Yes it does. I already deleted the log so I don't have the complete output.
What I have done is I now went into this directory: $ANNOTSV/share/python3/variantconvert
and then I ran pip install -e .
Would this be an ok attempt to fix the problem?
This step should be done when running AnnotSV for the first time and this should create the $ANNOTSV/share/python3/variantconvert/pipinstall.flag
file.
Can you give me the content of this file?
The first time I ran it I had python 3.8. I think that explains the error.
But then the next time I ran it, I had python 3.9 but it couldn't find variantconvert.
Is it possible that the prior error pipinstall.flag makes AnnotSV think that it installed even though it didn't?
In that case, is my fix of manually installing it ok? Or should I uninstall variantconvert and try again?
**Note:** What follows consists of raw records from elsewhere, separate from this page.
--- src/hdl/interp_joint_histogram_core_assert.svh ---
// Assertion macros shared by the histogram core.
// Expects signals named clk and arst_n in the scope of use.
`ifndef INTERP_JOINT_HISTOGRAM_CORE_ASSERT_SVH
`define INTERP_JOINT_HISTOGRAM_CORE_ASSERT_SVH
// Same-cycle implication, disabled during reset.
`define IJH_ASSERT_NOW(lbl, ante, cons, msg) \
	lbl: assert property (@(posedge clk) disable iff (!arst_n) (ante) |-> (cons)) \
	else $error(msg);
// Next-cycle implication, disabled during reset.
`define IJH_ASSERT_NEXT(lbl, ante, cons, msg) \
	lbl: assert property (@(posedge clk) disable iff (!arst_n) (ante) |=> (cons)) \
	else $error(msg);
`endif

--- src/hdl/ijh_pkg.sv ---
// Shared constants, codes and types of the joint histogram core.
// No dependencies.
`timescale 1ns / 1ps
package ijh_pkg;
	localparam int BINS_DEF    = 64;
	localparam int SAMPLE_BITS = 16;
	localparam int FRAC_BITS   = 16;
	localparam int COUNT_BITS  = 20;
	localparam int POS_FRAC    = 24;
	localparam int SCALE_W     = 32;
	localparam int NB_W        = 7;
	localparam int RB_W        = 6;
	localparam int OP_W        = 2;
	localparam int MAG_W       = SAMPLE_BITS + SCALE_W;
	localparam int W_W         = FRAC_BITS + 1;
	localparam int P_W         = 2 * W_W;
	localparam int JW          = COUNT_BITS + 2 * FRAC_BITS;
	localparam int MW          = COUNT_BITS + FRAC_BITS;
	localparam int CW          = COUNT_BITS + 1;
	localparam int PADDR_W     = 4;

	localparam logic [OP_W-1:0] OP_ACC   = 2'd0;
	localparam logic [OP_W-1:0] OP_READ  = 2'd1;
	localparam logic [OP_W-1:0] OP_CLEAR = 2'd2;

	localparam logic [1:0] REG_MIN_INTENSITY = 2'd0;
	localparam logic [1:0] REG_BIN_SCALE     = 2'd1;
	localparam logic [1:0] REG_BINS_IN_USE   = 2'd2;

	typedef struct packed {
		logic [SAMPLE_BITS-1:0] min_intensity;
		logic [SCALE_W-1:0]     bin_scale;
		logic [NB_W-1:0]        bins_in_use;
	} cfg_t;

	typedef struct packed {
		logic rd_en;
		logic upd;
		logic clr_en;
	} rmw_ctl_t;
endpackage

--- src/hdl/ijh_rmw.sv ---
// One histogram memory with saturating read-modify-write, forwarding and clear port.
// Depends on ijh_pkg.
`timescale 1ns / 1ps
module ijh_rmw #(
	parameter int DEPTH = ijh_pkg::BINS_DEF,
	parameter int DW    = ijh_pkg::MW,
	parameter int IW    = ijh_pkg::W_W
) (
	input  logic                     clk,
	input  logic                     arst_n,
	input  ijh_pkg::rmw_ctl_t        ctl,
	input  logic [$clog2(DEPTH)-1:0] addr,
	input  logic [IW-1:0]            inc,
	input  logic [$clog2(DEPTH)-1:0] clr_addr,
	output logic [DW-1:0]            rd_data
);
	localparam int AW = $clog2(DEPTH);

	logic [DW-1:0] mem [DEPTH];
	logic [DW-1:0] dout;
	logic [AW-1:0] addr_s1;
	logic [IW-1:0] inc_s1;
	logic          fwd_s1;
	logic [DW-1:0] fwd_data_s1;
	logic          act_s1;
	logic [DW:0]   sum;
	logic          we;
	logic [AW-1:0] wa;
	logic [DW-1:0] wd;

	always_ff @(posedge clk) begin
		if (we)
			mem[wa] <= wd;
	end

	always_ff @(posedge clk) begin
		if (ctl.rd_en)
			dout <= mem[addr];
	end

	// A write issued in the read cycle to the same entry is forwarded.
	always_ff @(posedge clk) begin
		if (ctl.rd_en) begin
			addr_s1     <= addr;
			inc_s1      <= inc;
			fwd_s1      <= we && (wa == addr);
			fwd_data_s1 <= wd;
		end
	end

	always_ff @(posedge clk or negedge arst_n) begin
		if (!arst_n) begin
			act_s1 <= 1'b0;
		end else begin
			act_s1 <= ctl.rd_en && ctl.upd;
		end
	end

	assign rd_data = fwd_s1 ? fwd_data_s1 : dout;
	assign sum     = {1'b0, rd_data} + (DW+1)'(inc_s1);
	assign we      = ctl.clr_en || act_s1;
	assign wa      = ctl.clr_en ? clr_addr : addr_s1;
	assign wd      = ctl.clr_en ? '0 : (sum[DW] ? '1 : sum[DW-1:0]);
endmodule

--- config.mk ---
export PLATFORM = sky130hd
export DESIGN_NAME = ijh_rmw
export DESIGN_NICKNAME = d
export VERILOG_FILES = /design/src/hdl/interp_joint_histogram_core_assert.svh /design/src/hdl/ijh_pkg.sv /design/src/hdl/ijh_rmw.sv
export SDC_FILE = /design/constraint.sdc
export NUM_CORES = 2
export LEC_CHECK = 0
export ABC_AREA = 0
export BUFFER_PORTS_ARGS = -buffer_cell sky130_fd_sc_hd__buf_4
export CELL_PAD_IN_SITES_DETAIL_PLACEMENT = 0
export CELL_PAD_IN_SITES_GLOBAL_PLACEMENT = 2
export CORE_MARGIN = 3
export CORE_UTILIZATION = 25
export DETAILED_ROUTE_END_ITERATION = 16
export PLACE_DENSITY_LB_ADDON = 0.1
export SYNTH_ARGS = -nofsm -noshare
export SYNTH_HDL_FRONTEND = slang
export SYNTH_SLANG_ARGS = --single-unit
--- constraint.sdc ---
create_clock -name clk -period 9.6 [get_ports clk]
set_input_delay 1.92 -clock clk [delete_from_list [all_inputs] [get_ports clk]]
set_output_delay 1.92 -clock clk [all_outputs]
set_load 0.02 [all_outputs]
Defaulting to user installation because normal site-packages is not writeable
Obtaining file:///gpfs/data/evronylab/bin/AnnotSV/share/python3/variantconvert
Installing build dependencies: started
Installing build dependencies: finished with status 'done'
Getting requirements to build wheel: started
Getting requirements to build wheel: finished with status 'done'
Preparing wheel metadata: started
Preparing wheel metadata: finished with status 'done'
ERROR: Package 'variantconvert' requires a different Python: 3.7.2 not in '>=3.8'
WARNING: You are using pip version 20.2.2; however, version 24.0 is available.
You should consider upgrading via the '/gpfs/share/apps/python/cpu/3.7.2/bin/python3.7 -m pip install --upgrade pip' command.
I think I will just uninstall variantconvert and delete the pipinstall.flag file and rerun and see if that works.
Ok that seems to have fixed the problem.
Is it possible that the prior error pipinstall.flag makes AnnotSV think that it installed even though it didn't?
Absolutely
In that case, is my fix of manually installing it ok?
Yes
I think I will just uninstall variantconvert and delete the pipinstall.flag file and rerun and see if that works.
Perfect too
In your output, I see:
ERROR: Package 'variantconvert' requires a different Python: 3.7.2 not in '>=3.8'
Python 3.8 is required. This seems not to be the case on your run.